Problem details
The output should be identical to the entries that follow.

[Collected data]
File: config.mk
export PLATFORM = sky130hd
export DESIGN_NAME = usart_sync_slave
export DESIGN_NICKNAME = d
export VERILOG_FILES = /design/src/rtl/usart_pkg.sv /design/src/rtl/link_if.sv /design/src/rtl/link_sync.sv /design/src/rtl/usart_sync_slave.sv
export SDC_FILE = /design/constraint.sdc
export NUM_CORES = 1
export LEC_CHECK = 0
export BUFFER_PORTS_ARGS = -buffer_cell sky130_fd_sc_hd__buf_2
export CAP_MARGIN = 30
export CORE_ASPECT_RATIO = 1.25
export CORE_MARGIN = 2
export CORE_UTILIZATION = 55
export CTS_CLUSTER_DIAMETER = 50
export DETAILED_ROUTE_END_ITERATION = 7
export PLACE_DENSITY_LB_ADDON = 0.15
export SKIP_CTS_REPAIR_TIMING = 1
export SLEW_MARGIN = 10
export SYNTH_ARGS = -nofsm -noshare
export SYNTH_HDL_FRONTEND = slang
export SYNTH_SLANG_ARGS = --single-unit
File: constraint.sdc
create_clock -name pclk -period 2.6 [get_ports pclk]
set_input_delay 0.52 -clock pclk [delete_from_list [all_inputs] [get_ports pclk]]
set_output_delay 0.52 -clock pclk [all_outputs]
set_load 0.05 [all_outputs]
--- src/pkg/tfr_pkg.sv ---
package tfr_pkg;
  // Command codes of the response settings
  localparam logic [7:0] CMD_EXT_OT = 8'h50;
  localparam logic [7:0] CMD_EXT_UT = 8'h54;
  localparam logic [7:0] CMD_DIE_OT = 8'hd6;
  // Reset values of the response settings
  localparam logic [7:0] EXT_RESET  = 8'hb8;
  localparam logic [7:0] DIE_RESET  = 8'hc0;
  // Page value that addresses every channel at once
  localparam logic [7:0] PAGE_ALL   = 8'hff;
  // Field positions inside a response byte
  localparam int RESP_HI  = 7;
  localparam int RESP_LO  = 6;
  localparam int RETRY_HI = 5;
  localparam int RETRY_LO = 3;
  // Response field codes
  localparam logic [1:0] RESP_CONTINUE = 2'h0;
  localparam logic [1:0] RESP_UNSUP    = 2'h1;
  localparam logic [1:0] RESP_SHUTDOWN = 2'h2;
  localparam logic [1:0] RESP_WHILE    = 2'h3;
  // Retry field codes
  localparam logic [2:0] RETRY_NONE    = 3'h0;
  localparam logic [2:0] RETRY_FOREVER = 3'h7;
  // Channel count and restart counter width
  localparam int NUM_CHANNELS = 2;
  localparam int RESTART_W    = 16;

  // Channel output states
  typedef enum logic [3:0] {
    CH_RUN     = 4'b0001,
    CH_LATCHED = 4'b0010,
    CH_RETRY   = 4'b0100,
    CH_HOLD    = 4'b1000
  } tfr_ch_state_type;

  // Response field of a setting byte
  function automatic logic [1:0] tfr_resp(input logic [7:0] b);
    return b[RESP_HI:RESP_LO];
  endfunction

  // Retry field of a setting byte; the delay field is never looked at
  function automatic logic [2:0] tfr_retry(input logic [7:0] b);
    return b[RETRY_HI:RETRY_LO];
  endfunction
endpackage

Response area
File: config.mk
export PLATFORM = sky130hd
export DESIGN_NAME = usart_sync_slave
export DESIGN_NICKNAME = d
export VERILOG_FILES = /design/src/rtl/usart_pkg.sv /design/src/rtl/link_if.sv /design/src/rtl/link_sync.sv /design/src/rtl/usart_sync_slave.sv
export SDC_FILE = /design/constraint.sdc
export NUM_CORES = 1
export LEC_CHECK = 0
export BUFFER_PORTS_ARGS = -buffer_cell sky130_fd_sc_hd__buf_2
export CAP_MARGIN = 30
export CORE_ASPECT_RATIO = 1.25
export CORE_MARGIN = 2
export CORE_UTILIZATION = 55
export CTS_CLUSTER_DIAMETER = 50
export DETAILED_ROUTE_END_ITERATION = 7
export PLACE_DENSITY_LB_ADDON = 0.15
export SKIP_CTS_REPAIR_TIMING = 1
export SLEW_MARGIN = 10
export SYNTH_ARGS = -nofsm -noshare
export SYNTH_HDL_FRONTEND = slang
export SYNTH_SLANG_ARGS = --single-unit
File: constraint.sdc
create_clock -name pclk -period 2.6 [get_ports pclk]
set_input_delay 0.52 -clock pclk [delete_from_list [all_inputs] [get_ports pclk]]
set_output_delay 0.52 -clock pclk [all_outputs]
set_load 0.05 [all_outputs]
--- src/pkg/tfr_pkg.sv ---
package tfr_pkg;
  // Command codes of the response settings
  localparam logic [7:0] CMD_EXT_OT = 8'h50;
  localparam logic [7:0] CMD_EXT_UT = 8'h54;
  localparam logic [7:0] CMD_DIE_OT = 8'hd6;
  // Reset values of the response settings
  localparam logic [7:0] EXT_RESET  = 8'hb8;
  localparam logic [7:0] DIE_RESET  = 8'hc0;
  // Page value that addresses every channel at once
  localparam logic [7:0] PAGE_ALL   = 8'hff;
  // Field positions inside a response byte
  localparam int RESP_HI  = 7;
  localparam int RESP_LO  = 6;
  localparam int RETRY_HI = 5;
  localparam int RETRY_LO = 3;
  // Response field codes
  localparam logic [1:0] RESP_CONTINUE = 2'h0;
  localparam logic [1:0] RESP_UNSUP    = 2'h1;
  localparam logic [1:0] RESP_SHUTDOWN = 2'h2;
  localparam logic [1:0] RESP_WHILE    = 2'h3;
  // Retry field codes
  localparam logic [2:0] RETRY_NONE    = 3'h0;
  localparam logic [2:0] RETRY_FOREVER = 3'h7;
  // Channel count and restart counter width
  localparam int NUM_CHANNELS = 2;
  localparam int RESTART_W    = 16;

  // Channel output states
  typedef enum logic [3:0] {
    CH_RUN     = 4'b0001,
    CH_LATCHED = 4'b0010,
    CH_RETRY   = 4'b0100,
    CH_HOLD    = 4'b1000
  } tfr_ch_state_type;

  // Response field of a setting byte
  function automatic logic [1:0] tfr_resp(input logic [7:0] b);
    return b[RESP_HI:RESP_LO];
  endfunction

  // Retry field of a setting byte; the delay field is never looked at
  function automatic logic [2:0] tfr_retry(input logic [7:0] b);
    return b[RETRY_HI:RETRY_LO];
  endfunction
endpackage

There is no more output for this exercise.